**WORK REQUEST**
Only the lines from the first line of the records through the line containing "output logic [SHIFT_WIDTH-1:0]" belong in the answer. Copy them exactly.

(Stored items)

<file path="src/rtl/qsn_layer_sched.sv">
// Schedules quasi-cyclic shift network beats from a small programmable base-matrix table.
// Walks the table for a number of iterations, skips null entries and issues beats over valid/ready.
module qsn_layer_sched #(
  parameter int unsigned LIFTING_FACTOR = 4,
  parameter int unsigned SHIFT_WIDTH    = 2,
  parameter int unsigned NUM_ENTRIES    = 8,
  parameter int unsigned ADDR_WIDTH     = 3,
  parameter int unsigned COL_WIDTH      = 3,
  parameter int unsigned ITER_WIDTH     = 4
) (
  input  logic                   clk,
  input  logic                   rst_n,
  input  logic                   cfg_we,
  input  logic [ADDR_WIDTH-1:0]  cfg_addr,
  input  logic [COL_WIDTH-1:0]   cfg_col,
  input  logic [SHIFT_WIDTH-1:0] cfg_shift,
  input  logic                   cfg_null,
  input  logic [ADDR_WIDTH:0]    cfg_len,
  input  logic [ITER_WIDTH-1:0]  iterations,
  input  logic                   start,
  input  logic                   abort,
  output logic                   out_valid,
  input  logic                   out_ready,
  output logic [SHIFT_WIDTH-1:0] qsn_shift,
  output logic [COL_WIDTH-1:0]   out_col,
  output logic                   out_last,
  output logic [ITER_WIDTH-1:0]  iter_idx,
  output logic                   busy,
  output logic                   done
);

  localparam int unsigned LEN_WIDTH = ADDR_WIDTH + 1;

  typedef enum logic [1:0] {S_IDLE, S_RUN, S_DONE} state_e;

  state_e                 state_q, state_d;
  logic [COL_WIDTH-1:0]   tbl_col_q   [NUM_ENTRIES];
  logic [COL_WIDTH-1:0]   tbl_col_d   [NUM_ENTRIES];
  logic [SHIFT_WIDTH-1:0] tbl_shift_q [NUM_ENTRIES];
  logic [SHIFT_WIDTH-1:0] tbl_shift_d [NUM_ENTRIES];
  logic [NUM_ENTRIES-1:0] tbl_null_q, tbl_null_d;

  logic [ADDR_WIDTH-1:0]  ptr_q, ptr_d;
  logic [ITER_WIDTH-1:0]  iter_cnt_q, iter_cnt_d;
  logic [LEN_WIDTH-1:0]   len_q, len_d;
  logic [ITER_WIDTH-1:0]  iter_lim_q, iter_lim_d;
  logic                   scan_done_q, scan_done_d;

  logic                   out_valid_q, out_valid_d;
  logic [SHIFT_WIDTH-1:0] qsn_shift_q, qsn_shift_d;
  logic [COL_WIDTH-1:0]   out_col_q, out_col_d;
  logic                   out_last_q, out_last_d;
  logic [ITER_WIDTH-1:0]  iter_idx_q, iter_idx_d;
  logic                   busy_q, busy_d;
  logic                   done_q, done_d;

  logic                   more_nonnull;
  logic                   wrap;
  logic                   last_iter;

  // Table writes, accepted only while idle; shifts folded into the legal range.
  always_comb begin
    tbl_col_d   = tbl_col_q;
    tbl_shift_d = tbl_shift_q;
    tbl_null_d  = tbl_null_q;
    if (cfg_we && (state_q == S_IDLE)) begin
      tbl_col_d[cfg_addr]   = cfg_col;
      tbl_shift_d[cfg_addr] = SHIFT_WIDTH'(32'(cfg_shift) % LIFTING_FACTOR);
      tbl_null_d[cfg_addr]  = cfg_null;
    end
  end

  // Any non-null entry left beyond ptr within the active length?
  always_comb begin
    more_nonnull = 1'b0;
    for (int i = 0; i < NUM_ENTRIES; i++) begin
      if ((i > int'(ptr_q)) && (i < int'(len_q)) && !tbl_null_q[i]) begin
        more_nonnull = 1'b1;
      end
    end
  end

  assign wrap      = (({1'b0, ptr_q} + LEN_WIDTH'(1)) == len_q);
  assign last_iter = (iter_cnt_q == (iter_lim_q - ITER_WIDTH'(1)));

  always_comb begin
    state_d     = state_q;
    ptr_d       = ptr_q;
    iter_cnt_d  = iter_cnt_q;
    len_d       = len_q;
    iter_lim_d  = iter_lim_q;
    scan_done_d = scan_done_q;
    out_valid_d = out_valid_q;
    qsn_shift_d = qsn_shift_q;
    out_col_d   = out_col_q;
    out_last_d  = out_last_q;
    iter_idx_d  = iter_idx_q;
    done_d      = 1'b0;

    case (state_q)
      S_IDLE: begin
        if (start) begin
          ptr_d       = '0;
          iter_cnt_d  = '0;
          iter_idx_d  = '0;
          scan_done_d = 1'b0;
          len_d       = (cfg_len > LEN_WIDTH'(NUM_ENTRIES)) ? LEN_WIDTH'(NUM_ENTRIES) : cfg_len;
          iter_lim_d  = iterations;
          if ((cfg_len == '0) || (iterations == '0)) begin
            state_d = S_DONE;
            done_d  = 1'b1;
          end else begin
            state_d = S_RUN;
          end
        end
      end
      S_RUN: begin
        if (abort) begin
          state_d     = S_DONE;
          out_valid_d = 1'b0;
          out_last_d  = 1'b0;
          done_d      = 1'b1;
        end else if (!(out_valid_q && !out_ready)) begin
          // Free cycle: the pending beat (if any) transfers, scan the next entry.
          out_valid_d = 1'b0;
          out_last_d  = 1'b0;
          if (scan_done_q) begin
            state_d = S_DONE;
            done_d  = 1'b1;
          end else begin
            iter_idx_d = iter_cnt_q;
            if (!tbl_null_q[ptr_q]) begin
              out_valid_d = 1'b1;
              qsn_shift_d = tbl_shift_q[ptr_q];
              out_col_d   = tbl_col_q[ptr_q];
              out_last_d  = !more_nonnull;
            end
            if (wrap) begin
              ptr_d      = '0;
              iter_cnt_d = iter_cnt_q + ITER_WIDTH'(1);
              if (last_iter) begin
                scan_done_d = 1'b1;
              end
            end else begin
              ptr_d = ptr_q + ADDR_WIDTH'(1);
            end
          end
        end
      end
      S_DONE: begin
        state_d     = S_IDLE;
        out_valid_d = 1'b0;
        out_last_d  = 1'b0;
      end
      default: begin
        state_d = S_IDLE;
      end
    endcase

    busy_d = (state_d != S_IDLE);
  end

  always_ff @(posedge clk or negedge rst_n) begin
    if (!rst_n) begin
      state_q     <= S_IDLE;
      tbl_null_q  <= '1;
      ptr_q       <= '0;
      iter_cnt_q  <= '0;
      len_q       <= '0;
      iter_lim_q  <= '0;
      scan_done_q <= 1'b0;
      out_valid_q <= 1'b0;
      qsn_shift_q <= '0;
      out_col_q   <= '0;
      out_last_q  <= 1'b0;
      iter_idx_q  <= '0;
      busy_q      <= 1'b0;
      done_q      <= 1'b0;
      for (int i = 0; i < NUM_ENTRIES; i++) begin
        tbl_col_q[i]   <= '0;
        tbl_shift_q[i] <= '0;
      end
    end else begin
      state_q     <= state_d;
      tbl_null_q  <= tbl_null_d;
      ptr_q       <= ptr_d;
      iter_cnt_q  <= iter_cnt_d;
      len_q       <= len_d;
      iter_lim_q  <= iter_lim_d;
      scan_done_q <= scan_done_d;
      out_valid_q <= out_valid_d;
      qsn_shift_q <= qsn_shift_d;
      out_col_q   <= out_col_d;
      out_last_q  <= out_last_d;
      iter_idx_q  <= iter_idx_d;
      busy_q      <= busy_d;
      done_q      <= done_d;
      for (int i = 0; i < NUM_ENTRIES; i++) begin
        tbl_col_q[i]   <= tbl_col_d[i];
        tbl_shift_q[i] <= tbl_shift_d[i];
      end
    end
  end

  assign out_valid = out_valid_q;
  assign qsn_shift = qsn_shift_q;
  assign out_col   = out_col_q;
  assign out_last  = out_last_q;
  assign iter_idx  = iter_idx_q;
  assign busy      = busy_q;
  assign done      = done_q;

endmodule

</file>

**SOLUTION BELOW**
<file path="src/rtl/qsn_layer_sched.sv">
// Schedules quasi-cyclic shift network beats from a small programmable base-matrix table.
// Walks the table for a number of iterations, skips null entries and issues beats over valid/ready.
module qsn_layer_sched #(
  parameter int unsigned LIFTING_FACTOR = 4,
  parameter int unsigned SHIFT_WIDTH    = 2,
  parameter int unsigned NUM_ENTRIES    = 8,
  parameter int unsigned ADDR_WIDTH     = 3,
  parameter int unsigned COL_WIDTH      = 3,
  parameter int unsigned ITER_WIDTH     = 4
) (
  input  logic                   clk,
  input  logic                   rst_n,
  input  logic                   cfg_we,
  input  logic [ADDR_WIDTH-1:0]  cfg_addr,
  input  logic [COL_WIDTH-1:0]   cfg_col,
  input  logic [SHIFT_WIDTH-1:0] cfg_shift,
  input  logic                   cfg_null,
  input  logic [ADDR_WIDTH:0]    cfg_len,
  input  logic [ITER_WIDTH-1:0]  iterations,
  input  logic                   start,
  input  logic                   abort,
  output logic                   out_valid,
  input  logic                   out_ready,
  output logic [SHIFT_WIDTH-1:0] qsn_shift,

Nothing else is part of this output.